Strategy of splitting a search query across multiple machines would depend on the type of distributed index maintained by the machines.
- Saurabh March 13, 2014Typically for large scaled index, the architecture be, there will be set of master index servers 1 to n that index documents from the crawler. Index is maintained across all these servers.
For every index master server, there will be multiple (1 to m) slave servers with replicated indexes. These slave servers will handle queries.
Now typically a query analyzer will receive query fired from the browser. Query analyzer will split the query into multiple sub queries as follows:
So if the query is like "Google Mountain view jobs"
Sub queries:
1. complete query: "Google Mountain view jobs"
2. boolean query: "Google AND Mountain AND view AND jobs"
3. Distance / Proximity query: (Google Mountain) AND (Mountain view) AND (View jobs) AND (Google Mountain View) AND (Mountain View Jobs)
4 .Single word queries: Google, Mountain, view, Jobs
Typically there will be another fuzzy query analyzer which will re-issue single word queries as fuzzy queries
5. Single word fuzzy queries: Google~, Mountain~, view~, jobs~
6. Range Query: if the search term includes a date range, regular expressions will pickup the date range and create a date range query.
Once all the queries are finalized, the queries are fired across multiple shards (slave servers) in parallel.
Now this could be done using Publish Subscribe Messaging model or by directly firing query across multiple slave server using software or hardware load balanced way.
All the servers will receive one query each and will come up with the matching document result with the type weight (vector like structure) and count weight (no of word counts matched in the document).

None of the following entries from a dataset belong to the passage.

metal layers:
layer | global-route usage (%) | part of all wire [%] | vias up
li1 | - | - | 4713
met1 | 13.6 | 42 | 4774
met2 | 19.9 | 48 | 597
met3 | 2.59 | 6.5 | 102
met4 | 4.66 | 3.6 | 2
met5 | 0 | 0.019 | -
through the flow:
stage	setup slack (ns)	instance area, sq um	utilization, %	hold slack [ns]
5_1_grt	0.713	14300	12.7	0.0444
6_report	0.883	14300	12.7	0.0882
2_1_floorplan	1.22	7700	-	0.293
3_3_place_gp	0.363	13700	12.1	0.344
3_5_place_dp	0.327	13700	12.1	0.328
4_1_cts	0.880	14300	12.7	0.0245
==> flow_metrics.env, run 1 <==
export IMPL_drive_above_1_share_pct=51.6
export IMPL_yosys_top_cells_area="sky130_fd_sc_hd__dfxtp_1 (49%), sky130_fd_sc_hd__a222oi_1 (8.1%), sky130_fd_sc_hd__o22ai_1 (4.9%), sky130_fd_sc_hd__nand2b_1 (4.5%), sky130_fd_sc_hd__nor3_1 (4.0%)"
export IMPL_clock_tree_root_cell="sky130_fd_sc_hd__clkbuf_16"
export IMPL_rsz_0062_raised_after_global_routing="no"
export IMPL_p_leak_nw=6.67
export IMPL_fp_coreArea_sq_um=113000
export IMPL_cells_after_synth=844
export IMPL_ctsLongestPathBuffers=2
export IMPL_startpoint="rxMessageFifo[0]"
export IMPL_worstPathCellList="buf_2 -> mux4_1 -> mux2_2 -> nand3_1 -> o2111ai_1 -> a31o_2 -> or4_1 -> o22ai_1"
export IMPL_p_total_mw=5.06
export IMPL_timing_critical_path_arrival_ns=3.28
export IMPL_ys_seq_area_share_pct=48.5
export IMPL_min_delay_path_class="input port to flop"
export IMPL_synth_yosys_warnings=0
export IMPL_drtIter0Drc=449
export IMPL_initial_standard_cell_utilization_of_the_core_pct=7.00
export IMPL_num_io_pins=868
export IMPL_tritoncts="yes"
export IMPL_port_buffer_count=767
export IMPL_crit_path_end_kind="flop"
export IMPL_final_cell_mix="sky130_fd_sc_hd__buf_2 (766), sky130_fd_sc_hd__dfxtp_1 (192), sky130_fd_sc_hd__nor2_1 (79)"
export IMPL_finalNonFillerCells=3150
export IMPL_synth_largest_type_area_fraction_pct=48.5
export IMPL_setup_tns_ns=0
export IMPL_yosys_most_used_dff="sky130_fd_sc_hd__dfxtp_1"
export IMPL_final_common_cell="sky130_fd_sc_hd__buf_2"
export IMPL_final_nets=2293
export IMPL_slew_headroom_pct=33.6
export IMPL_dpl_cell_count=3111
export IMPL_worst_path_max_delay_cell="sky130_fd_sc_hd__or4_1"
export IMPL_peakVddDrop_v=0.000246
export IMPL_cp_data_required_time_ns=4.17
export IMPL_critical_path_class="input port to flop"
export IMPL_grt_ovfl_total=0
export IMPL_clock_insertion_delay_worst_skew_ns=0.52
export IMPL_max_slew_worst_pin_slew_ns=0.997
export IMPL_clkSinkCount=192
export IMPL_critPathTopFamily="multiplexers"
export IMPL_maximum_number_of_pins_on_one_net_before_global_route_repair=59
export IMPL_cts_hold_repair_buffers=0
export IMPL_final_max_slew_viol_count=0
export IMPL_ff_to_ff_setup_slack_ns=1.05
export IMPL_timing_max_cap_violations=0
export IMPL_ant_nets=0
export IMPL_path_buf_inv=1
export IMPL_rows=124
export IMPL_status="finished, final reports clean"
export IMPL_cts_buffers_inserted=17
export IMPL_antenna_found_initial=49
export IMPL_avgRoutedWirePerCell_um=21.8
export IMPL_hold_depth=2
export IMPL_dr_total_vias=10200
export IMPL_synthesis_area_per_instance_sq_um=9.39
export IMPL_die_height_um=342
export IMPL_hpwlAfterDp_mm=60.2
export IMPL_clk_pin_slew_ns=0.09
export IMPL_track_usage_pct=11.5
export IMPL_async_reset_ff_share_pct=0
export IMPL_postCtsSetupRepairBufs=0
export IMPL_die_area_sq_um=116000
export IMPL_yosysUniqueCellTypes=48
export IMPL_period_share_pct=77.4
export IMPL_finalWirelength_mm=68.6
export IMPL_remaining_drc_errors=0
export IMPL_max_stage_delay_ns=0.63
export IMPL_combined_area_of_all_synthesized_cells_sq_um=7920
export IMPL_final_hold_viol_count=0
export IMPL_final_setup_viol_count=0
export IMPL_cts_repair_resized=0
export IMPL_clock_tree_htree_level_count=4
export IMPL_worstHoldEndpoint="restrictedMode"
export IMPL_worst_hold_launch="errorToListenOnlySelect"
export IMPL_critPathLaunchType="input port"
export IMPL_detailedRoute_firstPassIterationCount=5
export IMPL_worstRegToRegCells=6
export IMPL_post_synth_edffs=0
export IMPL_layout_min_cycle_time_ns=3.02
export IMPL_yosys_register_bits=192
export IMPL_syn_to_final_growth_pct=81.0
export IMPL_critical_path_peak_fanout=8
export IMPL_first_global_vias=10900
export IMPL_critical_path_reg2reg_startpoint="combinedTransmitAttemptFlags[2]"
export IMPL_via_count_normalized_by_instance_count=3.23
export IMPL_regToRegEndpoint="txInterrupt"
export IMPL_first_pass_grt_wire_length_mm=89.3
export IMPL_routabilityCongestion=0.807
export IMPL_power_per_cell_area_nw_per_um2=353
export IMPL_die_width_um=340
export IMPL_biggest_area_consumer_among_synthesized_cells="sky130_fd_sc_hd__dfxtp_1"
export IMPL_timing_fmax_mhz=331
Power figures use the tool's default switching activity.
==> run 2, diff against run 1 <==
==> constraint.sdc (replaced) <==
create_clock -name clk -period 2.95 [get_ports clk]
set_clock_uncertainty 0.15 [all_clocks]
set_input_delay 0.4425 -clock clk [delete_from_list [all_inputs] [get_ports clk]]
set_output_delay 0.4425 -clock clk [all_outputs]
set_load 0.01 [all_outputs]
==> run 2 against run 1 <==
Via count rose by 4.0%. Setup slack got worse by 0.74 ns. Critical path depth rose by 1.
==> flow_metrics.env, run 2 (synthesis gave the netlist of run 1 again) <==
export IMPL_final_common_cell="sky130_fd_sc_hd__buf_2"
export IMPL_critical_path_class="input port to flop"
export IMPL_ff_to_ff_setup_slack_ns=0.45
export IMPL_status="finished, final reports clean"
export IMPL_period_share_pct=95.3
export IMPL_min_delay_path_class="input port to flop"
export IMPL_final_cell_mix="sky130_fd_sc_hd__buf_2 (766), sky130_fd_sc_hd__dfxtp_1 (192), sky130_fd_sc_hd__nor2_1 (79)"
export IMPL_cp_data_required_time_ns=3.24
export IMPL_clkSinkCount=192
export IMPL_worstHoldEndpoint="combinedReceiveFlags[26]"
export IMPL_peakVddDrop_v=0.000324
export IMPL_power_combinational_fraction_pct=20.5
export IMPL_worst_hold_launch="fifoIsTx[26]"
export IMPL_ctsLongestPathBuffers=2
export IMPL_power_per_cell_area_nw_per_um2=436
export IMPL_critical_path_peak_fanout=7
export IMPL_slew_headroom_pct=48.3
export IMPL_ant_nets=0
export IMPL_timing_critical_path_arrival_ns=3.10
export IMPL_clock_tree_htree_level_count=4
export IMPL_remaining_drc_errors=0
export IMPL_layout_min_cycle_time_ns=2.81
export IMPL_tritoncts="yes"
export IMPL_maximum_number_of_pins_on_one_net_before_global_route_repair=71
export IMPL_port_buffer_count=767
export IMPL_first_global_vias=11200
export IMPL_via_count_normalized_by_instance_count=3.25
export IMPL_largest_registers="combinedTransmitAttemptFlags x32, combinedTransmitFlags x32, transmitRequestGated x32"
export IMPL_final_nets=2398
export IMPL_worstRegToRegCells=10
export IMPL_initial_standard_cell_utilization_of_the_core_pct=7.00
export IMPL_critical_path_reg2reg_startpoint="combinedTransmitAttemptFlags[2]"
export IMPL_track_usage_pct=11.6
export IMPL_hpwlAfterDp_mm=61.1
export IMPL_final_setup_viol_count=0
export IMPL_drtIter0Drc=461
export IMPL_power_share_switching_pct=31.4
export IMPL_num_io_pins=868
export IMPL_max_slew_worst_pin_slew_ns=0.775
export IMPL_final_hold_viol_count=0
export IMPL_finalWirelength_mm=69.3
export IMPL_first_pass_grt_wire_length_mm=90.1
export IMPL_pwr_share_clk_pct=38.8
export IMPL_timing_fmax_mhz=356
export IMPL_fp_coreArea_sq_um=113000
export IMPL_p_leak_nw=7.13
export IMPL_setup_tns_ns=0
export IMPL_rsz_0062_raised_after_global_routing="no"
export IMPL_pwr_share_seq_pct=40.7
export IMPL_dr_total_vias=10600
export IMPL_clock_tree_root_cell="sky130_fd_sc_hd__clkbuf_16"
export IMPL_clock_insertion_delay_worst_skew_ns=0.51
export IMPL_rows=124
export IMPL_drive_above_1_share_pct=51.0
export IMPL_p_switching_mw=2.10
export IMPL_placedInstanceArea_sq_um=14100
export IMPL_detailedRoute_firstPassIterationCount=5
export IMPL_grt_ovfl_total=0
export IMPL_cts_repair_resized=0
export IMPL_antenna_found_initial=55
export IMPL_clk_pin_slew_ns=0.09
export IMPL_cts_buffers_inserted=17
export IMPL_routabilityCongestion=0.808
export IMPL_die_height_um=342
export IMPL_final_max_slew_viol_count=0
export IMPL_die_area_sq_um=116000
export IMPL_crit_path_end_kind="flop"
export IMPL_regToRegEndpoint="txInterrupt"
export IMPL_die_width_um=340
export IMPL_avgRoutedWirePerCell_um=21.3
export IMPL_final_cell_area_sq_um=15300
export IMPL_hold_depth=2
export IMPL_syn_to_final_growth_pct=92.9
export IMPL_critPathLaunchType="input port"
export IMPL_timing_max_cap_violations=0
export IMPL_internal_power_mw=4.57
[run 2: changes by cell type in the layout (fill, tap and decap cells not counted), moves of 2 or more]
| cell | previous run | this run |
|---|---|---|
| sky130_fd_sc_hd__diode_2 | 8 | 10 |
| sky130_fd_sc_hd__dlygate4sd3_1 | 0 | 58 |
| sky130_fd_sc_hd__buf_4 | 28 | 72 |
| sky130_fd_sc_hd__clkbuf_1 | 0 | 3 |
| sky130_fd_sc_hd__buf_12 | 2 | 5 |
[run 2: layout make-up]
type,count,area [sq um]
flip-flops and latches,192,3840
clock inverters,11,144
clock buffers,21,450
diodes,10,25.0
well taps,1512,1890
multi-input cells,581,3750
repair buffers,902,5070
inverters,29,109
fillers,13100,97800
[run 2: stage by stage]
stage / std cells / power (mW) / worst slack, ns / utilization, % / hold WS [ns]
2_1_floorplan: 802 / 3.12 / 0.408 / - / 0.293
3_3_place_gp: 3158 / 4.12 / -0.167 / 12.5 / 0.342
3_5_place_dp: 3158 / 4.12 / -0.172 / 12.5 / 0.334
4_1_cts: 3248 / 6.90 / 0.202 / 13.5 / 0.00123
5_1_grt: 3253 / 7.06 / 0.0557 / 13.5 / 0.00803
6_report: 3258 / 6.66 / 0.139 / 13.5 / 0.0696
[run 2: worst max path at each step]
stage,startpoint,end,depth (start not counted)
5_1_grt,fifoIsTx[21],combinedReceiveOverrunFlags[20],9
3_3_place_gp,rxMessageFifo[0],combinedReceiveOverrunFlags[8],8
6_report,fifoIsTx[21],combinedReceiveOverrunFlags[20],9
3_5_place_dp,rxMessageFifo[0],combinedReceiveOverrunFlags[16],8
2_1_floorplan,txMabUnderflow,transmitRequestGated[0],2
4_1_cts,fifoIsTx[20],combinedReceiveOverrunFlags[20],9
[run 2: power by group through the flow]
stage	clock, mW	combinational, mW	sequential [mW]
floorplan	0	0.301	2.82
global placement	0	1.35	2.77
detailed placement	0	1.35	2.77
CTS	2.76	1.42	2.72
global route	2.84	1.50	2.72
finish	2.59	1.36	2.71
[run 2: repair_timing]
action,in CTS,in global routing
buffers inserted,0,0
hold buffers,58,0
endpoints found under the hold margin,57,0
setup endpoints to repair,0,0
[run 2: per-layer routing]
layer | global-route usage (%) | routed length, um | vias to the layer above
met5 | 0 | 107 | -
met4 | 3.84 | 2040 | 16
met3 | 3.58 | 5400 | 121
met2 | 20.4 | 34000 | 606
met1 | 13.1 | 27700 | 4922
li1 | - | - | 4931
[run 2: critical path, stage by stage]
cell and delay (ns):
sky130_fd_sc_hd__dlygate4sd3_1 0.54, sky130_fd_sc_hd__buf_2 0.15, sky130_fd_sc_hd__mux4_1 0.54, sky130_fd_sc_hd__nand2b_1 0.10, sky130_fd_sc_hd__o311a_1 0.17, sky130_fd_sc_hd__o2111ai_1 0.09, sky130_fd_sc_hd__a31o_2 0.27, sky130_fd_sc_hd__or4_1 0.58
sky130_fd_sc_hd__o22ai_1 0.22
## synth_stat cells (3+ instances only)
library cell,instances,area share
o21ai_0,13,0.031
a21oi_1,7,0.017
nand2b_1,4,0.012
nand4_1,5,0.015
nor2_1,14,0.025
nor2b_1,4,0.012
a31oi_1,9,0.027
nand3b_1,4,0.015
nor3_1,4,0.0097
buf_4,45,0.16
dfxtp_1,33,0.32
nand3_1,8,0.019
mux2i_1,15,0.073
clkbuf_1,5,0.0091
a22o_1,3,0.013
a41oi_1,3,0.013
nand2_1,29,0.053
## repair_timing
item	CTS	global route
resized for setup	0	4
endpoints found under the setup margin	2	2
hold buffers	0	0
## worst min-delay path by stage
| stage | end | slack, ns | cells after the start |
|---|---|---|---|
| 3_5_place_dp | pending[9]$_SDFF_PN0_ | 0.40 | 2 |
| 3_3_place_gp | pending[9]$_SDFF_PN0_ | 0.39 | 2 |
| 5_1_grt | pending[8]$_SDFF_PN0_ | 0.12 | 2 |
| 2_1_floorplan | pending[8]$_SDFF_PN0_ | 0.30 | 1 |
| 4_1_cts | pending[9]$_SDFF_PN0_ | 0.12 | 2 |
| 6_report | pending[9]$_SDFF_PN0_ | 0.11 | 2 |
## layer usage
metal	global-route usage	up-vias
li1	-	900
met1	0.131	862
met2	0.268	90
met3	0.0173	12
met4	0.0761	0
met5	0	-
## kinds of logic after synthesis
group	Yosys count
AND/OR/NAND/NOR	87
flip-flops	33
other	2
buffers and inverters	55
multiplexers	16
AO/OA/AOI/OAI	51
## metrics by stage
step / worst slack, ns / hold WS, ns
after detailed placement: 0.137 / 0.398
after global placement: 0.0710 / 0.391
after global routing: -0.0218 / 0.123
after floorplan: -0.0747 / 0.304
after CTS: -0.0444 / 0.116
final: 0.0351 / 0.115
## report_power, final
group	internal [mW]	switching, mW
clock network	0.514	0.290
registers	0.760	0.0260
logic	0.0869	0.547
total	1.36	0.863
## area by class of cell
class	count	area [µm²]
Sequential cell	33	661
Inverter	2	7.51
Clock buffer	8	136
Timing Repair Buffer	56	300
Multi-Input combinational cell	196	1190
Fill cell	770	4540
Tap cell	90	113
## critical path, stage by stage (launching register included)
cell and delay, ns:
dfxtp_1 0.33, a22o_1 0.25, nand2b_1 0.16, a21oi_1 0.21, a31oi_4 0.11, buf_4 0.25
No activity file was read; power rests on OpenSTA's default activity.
**config.mk**
```make
export PLATFORM = sky130hd
export DESIGN_NAME = usbepd_regs
export DESIGN_NICKNAME = d
export VERILOG_FILES = /design/src/rtl/usbepd_pkg.sv /design/src/rtl/usbepd_regs.sv
export SDC_FILE = /design/constraint.sdc
export NUM_CORES = 1
export LEC_CHECK = 0
export BUFFER_PORTS_ARGS = -buffer_cell sky130_fd_sc_hd__buf_2
export CORE_MARGIN = 5
export CORE_UTILIZATION = 50
export CTS_BUF_LIST = sky130_fd_sc_hd__clkbuf_8
export DETAILED_ROUTE_END_ITERATION = 6
export PLACE_DENSITY = 0.7
export SYNTH_ARGS = -nofsm -noshare
export SYNTH_HDL_FRONTEND = slang
export SYNTH_SLANG_ARGS = --single-unit
```
**constraint.sdc**
```tcl
create_clock -name clk_sys_i -period 5.5 [get_ports clk_sys_i]
set_clock_uncertainty 0.1 [all_clocks]
set_input_delay 0.275 -clock clk_sys_i [delete_from_list [all_inputs] [get_ports clk_sys_i]]
set_output_delay 0.275 -clock clk_sys_i [all_outputs]
set_load 0.03 [all_outputs]
```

Based on their individual weights, a dot product will be calculated to compute an IR score.Also a page rank score is calculated based on the search result page weight. (example: if the search resulted in wikipedia.org page then this result will have heigher value than mamapapa.com page which happens to have same searched terms)
Multiple results will be combined together based on their weight rank and page rank and first K results will be sent back to the server caching the complete result in the cache servers so that if the user clicks on page 2 of the result, the result can be sent back form the cache server than to compute the result all over again.